— Task to carry out —
Beneath this task are records; state how many of their lines hold the word "sequential", and nothing else.

— Data section —
──────

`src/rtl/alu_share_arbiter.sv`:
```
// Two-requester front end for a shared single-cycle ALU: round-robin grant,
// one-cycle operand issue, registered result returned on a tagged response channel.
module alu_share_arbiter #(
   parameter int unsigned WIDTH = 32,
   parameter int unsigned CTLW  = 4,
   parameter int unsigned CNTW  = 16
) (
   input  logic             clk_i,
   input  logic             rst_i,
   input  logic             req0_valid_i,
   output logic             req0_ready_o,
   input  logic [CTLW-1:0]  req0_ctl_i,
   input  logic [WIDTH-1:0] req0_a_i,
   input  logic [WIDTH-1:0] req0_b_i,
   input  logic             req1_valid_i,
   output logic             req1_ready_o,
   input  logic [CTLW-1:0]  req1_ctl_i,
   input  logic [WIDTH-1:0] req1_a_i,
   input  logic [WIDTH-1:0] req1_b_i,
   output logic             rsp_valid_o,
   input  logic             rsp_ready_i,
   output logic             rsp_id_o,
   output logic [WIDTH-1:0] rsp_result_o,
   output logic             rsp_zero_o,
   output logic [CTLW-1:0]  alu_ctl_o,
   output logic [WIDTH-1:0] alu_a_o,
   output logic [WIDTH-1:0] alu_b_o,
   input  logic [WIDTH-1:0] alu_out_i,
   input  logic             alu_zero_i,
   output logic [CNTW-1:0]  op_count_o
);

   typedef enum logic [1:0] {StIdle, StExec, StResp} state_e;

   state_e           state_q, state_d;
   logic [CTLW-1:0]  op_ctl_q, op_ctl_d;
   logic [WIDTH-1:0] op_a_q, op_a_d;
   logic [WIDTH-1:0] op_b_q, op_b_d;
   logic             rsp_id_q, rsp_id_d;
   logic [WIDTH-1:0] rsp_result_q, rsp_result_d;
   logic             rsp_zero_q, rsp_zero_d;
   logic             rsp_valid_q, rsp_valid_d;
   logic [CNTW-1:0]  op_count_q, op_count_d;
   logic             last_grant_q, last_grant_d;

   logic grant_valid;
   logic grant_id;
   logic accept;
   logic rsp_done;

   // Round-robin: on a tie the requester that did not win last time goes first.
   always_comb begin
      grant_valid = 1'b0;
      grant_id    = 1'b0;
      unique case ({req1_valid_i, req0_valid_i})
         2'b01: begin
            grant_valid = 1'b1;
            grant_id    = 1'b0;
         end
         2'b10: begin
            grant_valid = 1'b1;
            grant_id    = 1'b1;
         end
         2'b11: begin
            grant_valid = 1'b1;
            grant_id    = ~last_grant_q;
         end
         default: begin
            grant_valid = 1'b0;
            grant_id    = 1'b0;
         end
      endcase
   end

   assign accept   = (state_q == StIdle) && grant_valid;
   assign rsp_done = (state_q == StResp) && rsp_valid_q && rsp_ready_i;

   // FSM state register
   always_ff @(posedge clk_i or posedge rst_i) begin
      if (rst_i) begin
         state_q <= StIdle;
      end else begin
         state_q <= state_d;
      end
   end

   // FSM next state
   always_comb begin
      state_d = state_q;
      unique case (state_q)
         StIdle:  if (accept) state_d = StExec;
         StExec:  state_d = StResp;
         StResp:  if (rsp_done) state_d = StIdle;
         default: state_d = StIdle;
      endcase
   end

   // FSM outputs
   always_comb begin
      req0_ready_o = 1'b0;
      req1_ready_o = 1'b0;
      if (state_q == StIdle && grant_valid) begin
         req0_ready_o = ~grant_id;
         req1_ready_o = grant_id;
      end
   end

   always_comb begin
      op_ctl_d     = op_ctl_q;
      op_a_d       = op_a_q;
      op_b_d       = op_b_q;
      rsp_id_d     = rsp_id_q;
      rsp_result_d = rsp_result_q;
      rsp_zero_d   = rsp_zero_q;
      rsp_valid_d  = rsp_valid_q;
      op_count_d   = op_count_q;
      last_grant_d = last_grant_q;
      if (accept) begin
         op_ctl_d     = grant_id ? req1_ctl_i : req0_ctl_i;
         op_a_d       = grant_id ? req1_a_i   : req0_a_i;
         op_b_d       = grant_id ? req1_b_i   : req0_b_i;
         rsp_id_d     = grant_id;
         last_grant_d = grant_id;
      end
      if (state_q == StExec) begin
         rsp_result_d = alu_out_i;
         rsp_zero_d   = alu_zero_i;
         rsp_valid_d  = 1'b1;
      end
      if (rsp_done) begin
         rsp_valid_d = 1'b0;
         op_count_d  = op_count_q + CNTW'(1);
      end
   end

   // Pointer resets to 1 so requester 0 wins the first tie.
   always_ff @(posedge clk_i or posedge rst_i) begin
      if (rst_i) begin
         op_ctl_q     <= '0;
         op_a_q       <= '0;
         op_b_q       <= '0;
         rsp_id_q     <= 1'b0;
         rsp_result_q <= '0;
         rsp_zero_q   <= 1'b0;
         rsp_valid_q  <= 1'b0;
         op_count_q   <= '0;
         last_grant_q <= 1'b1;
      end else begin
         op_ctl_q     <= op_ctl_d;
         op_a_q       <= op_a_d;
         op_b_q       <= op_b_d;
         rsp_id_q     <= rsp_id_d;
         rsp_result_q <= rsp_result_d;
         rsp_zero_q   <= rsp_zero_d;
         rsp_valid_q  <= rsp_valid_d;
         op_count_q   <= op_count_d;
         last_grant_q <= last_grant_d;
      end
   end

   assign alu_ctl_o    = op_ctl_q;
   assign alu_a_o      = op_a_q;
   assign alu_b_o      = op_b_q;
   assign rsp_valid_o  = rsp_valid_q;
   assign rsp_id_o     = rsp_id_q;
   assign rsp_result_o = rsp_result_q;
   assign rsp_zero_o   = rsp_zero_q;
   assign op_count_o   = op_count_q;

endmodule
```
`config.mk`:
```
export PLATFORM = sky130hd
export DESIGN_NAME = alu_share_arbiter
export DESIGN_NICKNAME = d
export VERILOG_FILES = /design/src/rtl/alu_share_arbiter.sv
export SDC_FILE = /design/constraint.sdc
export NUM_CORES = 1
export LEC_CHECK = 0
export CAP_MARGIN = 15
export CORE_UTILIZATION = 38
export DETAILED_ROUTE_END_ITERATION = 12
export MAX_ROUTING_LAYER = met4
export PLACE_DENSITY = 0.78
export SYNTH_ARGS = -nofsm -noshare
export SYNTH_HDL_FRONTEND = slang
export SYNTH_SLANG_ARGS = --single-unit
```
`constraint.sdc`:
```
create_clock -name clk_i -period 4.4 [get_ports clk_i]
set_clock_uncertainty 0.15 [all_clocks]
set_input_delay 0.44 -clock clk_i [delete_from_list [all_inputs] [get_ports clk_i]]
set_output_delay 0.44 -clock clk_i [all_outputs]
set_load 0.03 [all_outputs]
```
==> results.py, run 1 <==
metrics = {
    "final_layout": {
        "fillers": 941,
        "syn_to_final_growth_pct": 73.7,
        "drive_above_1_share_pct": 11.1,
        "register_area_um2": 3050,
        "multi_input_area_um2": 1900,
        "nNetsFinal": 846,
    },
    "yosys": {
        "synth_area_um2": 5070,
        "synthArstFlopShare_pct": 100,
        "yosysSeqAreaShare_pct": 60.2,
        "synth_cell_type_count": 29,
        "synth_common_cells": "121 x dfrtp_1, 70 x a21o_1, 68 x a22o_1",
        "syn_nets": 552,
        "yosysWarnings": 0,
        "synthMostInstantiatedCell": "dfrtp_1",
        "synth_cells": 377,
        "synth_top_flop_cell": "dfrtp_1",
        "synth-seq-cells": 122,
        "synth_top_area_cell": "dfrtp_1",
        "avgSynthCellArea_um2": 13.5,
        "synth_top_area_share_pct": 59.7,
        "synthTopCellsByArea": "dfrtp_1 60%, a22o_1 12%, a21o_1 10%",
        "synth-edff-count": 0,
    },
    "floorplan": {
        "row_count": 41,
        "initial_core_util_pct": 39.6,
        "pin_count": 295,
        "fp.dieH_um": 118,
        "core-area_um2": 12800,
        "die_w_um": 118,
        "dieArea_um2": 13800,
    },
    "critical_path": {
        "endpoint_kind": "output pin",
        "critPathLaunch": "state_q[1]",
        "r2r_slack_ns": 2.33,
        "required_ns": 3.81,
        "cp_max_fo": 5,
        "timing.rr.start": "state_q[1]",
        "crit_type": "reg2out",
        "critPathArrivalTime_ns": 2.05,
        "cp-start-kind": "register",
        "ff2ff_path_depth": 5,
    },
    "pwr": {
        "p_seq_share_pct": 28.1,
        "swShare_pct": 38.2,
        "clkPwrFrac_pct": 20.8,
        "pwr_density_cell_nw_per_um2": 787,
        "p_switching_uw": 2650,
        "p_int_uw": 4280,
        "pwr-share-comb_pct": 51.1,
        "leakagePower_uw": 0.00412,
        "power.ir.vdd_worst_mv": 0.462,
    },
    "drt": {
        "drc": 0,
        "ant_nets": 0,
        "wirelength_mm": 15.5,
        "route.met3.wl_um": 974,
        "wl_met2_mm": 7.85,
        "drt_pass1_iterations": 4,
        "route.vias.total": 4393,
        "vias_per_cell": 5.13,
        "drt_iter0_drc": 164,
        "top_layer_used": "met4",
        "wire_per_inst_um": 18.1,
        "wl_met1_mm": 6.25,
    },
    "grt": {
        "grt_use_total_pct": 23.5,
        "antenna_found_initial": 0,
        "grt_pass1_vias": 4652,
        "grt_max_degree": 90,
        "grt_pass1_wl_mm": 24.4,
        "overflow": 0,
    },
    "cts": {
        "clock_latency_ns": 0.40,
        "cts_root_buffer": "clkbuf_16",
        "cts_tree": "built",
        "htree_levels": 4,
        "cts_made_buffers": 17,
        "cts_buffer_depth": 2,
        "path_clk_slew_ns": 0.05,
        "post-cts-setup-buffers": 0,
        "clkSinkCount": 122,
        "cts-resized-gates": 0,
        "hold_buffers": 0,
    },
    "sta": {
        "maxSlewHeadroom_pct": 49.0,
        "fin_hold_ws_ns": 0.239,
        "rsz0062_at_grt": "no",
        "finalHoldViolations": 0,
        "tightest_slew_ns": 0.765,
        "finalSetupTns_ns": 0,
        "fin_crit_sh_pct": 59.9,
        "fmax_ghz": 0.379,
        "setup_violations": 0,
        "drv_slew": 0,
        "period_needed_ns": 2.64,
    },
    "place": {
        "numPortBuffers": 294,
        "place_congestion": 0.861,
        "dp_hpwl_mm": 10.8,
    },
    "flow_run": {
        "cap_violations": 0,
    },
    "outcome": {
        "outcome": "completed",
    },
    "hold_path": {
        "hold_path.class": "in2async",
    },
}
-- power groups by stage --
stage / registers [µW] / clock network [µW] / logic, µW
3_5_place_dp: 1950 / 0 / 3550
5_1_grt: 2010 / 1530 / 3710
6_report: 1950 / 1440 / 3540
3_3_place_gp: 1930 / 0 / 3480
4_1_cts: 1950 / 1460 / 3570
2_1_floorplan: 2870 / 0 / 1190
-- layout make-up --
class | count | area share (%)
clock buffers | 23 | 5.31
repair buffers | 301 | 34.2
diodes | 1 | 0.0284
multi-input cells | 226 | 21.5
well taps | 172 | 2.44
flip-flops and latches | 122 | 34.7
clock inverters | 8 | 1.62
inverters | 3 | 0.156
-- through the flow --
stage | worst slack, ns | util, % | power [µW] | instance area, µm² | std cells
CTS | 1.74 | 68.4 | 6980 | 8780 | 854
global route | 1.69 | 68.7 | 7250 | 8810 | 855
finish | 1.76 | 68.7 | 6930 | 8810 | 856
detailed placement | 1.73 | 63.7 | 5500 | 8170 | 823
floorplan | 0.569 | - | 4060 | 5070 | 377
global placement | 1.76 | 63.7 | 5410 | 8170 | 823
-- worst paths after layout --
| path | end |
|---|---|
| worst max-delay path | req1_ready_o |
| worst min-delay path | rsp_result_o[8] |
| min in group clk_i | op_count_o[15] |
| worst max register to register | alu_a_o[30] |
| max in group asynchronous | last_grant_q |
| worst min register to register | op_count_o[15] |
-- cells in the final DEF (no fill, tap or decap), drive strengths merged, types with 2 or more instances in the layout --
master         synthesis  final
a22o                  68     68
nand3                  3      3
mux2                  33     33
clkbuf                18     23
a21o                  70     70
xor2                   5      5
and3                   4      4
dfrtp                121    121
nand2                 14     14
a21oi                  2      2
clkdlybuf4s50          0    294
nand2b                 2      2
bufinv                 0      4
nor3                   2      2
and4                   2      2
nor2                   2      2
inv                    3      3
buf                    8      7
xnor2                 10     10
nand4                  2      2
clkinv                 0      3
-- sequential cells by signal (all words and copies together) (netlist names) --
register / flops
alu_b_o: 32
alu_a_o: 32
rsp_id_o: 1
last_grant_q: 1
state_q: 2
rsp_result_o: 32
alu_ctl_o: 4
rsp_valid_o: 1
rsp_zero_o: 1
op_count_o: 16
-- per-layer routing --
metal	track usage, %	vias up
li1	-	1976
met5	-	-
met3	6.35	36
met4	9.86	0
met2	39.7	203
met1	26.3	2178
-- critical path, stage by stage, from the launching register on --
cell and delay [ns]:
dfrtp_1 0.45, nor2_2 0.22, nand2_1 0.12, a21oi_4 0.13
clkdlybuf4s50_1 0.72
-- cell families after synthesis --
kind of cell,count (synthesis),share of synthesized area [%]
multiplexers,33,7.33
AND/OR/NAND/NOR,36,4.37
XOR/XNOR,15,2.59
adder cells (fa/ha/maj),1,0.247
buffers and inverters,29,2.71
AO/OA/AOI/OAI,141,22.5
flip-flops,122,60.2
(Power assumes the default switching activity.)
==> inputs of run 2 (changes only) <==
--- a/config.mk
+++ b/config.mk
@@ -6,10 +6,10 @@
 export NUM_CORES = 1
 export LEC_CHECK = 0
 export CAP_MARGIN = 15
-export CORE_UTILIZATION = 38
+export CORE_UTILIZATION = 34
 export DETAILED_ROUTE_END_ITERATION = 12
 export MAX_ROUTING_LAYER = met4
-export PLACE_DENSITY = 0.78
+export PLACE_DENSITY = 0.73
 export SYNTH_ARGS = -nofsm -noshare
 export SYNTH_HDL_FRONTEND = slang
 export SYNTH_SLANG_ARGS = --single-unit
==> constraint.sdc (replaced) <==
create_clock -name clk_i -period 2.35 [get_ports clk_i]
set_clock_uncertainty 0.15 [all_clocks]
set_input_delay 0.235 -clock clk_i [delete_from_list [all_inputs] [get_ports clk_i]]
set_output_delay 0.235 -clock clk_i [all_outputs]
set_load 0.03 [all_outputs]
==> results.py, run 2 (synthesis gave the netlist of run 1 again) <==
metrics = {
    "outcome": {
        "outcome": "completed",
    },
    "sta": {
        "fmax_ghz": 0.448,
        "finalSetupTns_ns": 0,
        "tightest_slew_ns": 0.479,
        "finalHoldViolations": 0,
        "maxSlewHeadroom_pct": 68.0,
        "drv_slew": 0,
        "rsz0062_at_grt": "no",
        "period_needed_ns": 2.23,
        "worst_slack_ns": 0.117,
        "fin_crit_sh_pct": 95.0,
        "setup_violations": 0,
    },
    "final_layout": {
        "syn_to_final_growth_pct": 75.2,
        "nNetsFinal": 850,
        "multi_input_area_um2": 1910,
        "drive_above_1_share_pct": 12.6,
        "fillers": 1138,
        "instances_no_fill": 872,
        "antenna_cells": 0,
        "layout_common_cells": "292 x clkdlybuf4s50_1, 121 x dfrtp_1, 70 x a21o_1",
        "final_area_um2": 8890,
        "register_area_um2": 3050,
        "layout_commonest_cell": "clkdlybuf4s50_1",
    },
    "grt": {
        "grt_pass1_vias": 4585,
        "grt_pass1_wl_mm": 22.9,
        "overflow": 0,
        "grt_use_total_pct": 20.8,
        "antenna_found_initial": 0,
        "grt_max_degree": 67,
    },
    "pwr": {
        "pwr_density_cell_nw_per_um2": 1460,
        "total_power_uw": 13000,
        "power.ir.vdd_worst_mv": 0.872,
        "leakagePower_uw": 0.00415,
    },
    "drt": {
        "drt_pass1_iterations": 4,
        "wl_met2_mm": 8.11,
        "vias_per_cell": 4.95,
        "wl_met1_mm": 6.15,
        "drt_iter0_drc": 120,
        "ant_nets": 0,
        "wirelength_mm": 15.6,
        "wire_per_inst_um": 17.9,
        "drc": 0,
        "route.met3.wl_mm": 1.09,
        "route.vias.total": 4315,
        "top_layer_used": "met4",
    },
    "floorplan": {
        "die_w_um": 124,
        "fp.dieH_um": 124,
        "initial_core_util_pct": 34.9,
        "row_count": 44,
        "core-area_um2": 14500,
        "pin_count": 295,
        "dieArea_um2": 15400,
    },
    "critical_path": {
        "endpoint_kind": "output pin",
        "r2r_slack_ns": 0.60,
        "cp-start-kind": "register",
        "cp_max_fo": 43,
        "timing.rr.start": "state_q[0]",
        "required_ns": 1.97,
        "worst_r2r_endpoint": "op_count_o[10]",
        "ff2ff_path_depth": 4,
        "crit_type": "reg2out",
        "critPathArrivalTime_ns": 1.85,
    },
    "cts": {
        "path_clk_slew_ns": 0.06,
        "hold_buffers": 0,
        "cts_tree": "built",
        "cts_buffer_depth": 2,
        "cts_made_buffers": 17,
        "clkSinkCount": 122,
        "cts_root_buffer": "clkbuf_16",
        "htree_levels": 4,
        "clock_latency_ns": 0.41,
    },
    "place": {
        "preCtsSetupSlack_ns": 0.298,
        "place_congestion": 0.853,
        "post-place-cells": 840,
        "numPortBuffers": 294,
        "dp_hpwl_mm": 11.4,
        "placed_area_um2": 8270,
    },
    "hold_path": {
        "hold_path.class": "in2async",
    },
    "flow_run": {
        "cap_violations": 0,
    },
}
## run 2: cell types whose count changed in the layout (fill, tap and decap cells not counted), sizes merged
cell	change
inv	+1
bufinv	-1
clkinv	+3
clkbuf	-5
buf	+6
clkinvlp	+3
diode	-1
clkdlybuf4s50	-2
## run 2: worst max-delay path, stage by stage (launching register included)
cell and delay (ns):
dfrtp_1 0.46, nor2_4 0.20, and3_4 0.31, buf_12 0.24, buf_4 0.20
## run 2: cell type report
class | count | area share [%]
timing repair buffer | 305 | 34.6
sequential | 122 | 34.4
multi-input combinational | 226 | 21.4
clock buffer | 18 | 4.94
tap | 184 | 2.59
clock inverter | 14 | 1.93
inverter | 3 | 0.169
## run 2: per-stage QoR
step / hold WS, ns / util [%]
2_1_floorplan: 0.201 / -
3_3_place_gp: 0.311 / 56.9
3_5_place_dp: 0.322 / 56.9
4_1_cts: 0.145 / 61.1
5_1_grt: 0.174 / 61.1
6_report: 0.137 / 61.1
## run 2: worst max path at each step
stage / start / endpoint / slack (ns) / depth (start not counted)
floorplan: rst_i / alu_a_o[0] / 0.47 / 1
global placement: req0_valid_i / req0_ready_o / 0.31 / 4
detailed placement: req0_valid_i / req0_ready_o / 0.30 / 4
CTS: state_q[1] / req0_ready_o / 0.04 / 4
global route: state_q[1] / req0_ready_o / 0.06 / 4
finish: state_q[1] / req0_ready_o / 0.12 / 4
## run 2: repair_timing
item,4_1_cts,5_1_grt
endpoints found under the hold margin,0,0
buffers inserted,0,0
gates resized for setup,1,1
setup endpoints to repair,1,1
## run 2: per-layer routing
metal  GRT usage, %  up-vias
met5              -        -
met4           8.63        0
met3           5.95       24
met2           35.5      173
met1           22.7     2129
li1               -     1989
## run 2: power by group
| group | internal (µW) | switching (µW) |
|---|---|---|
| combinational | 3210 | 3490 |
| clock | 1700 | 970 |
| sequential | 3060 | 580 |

──────

— Exercise solution —
3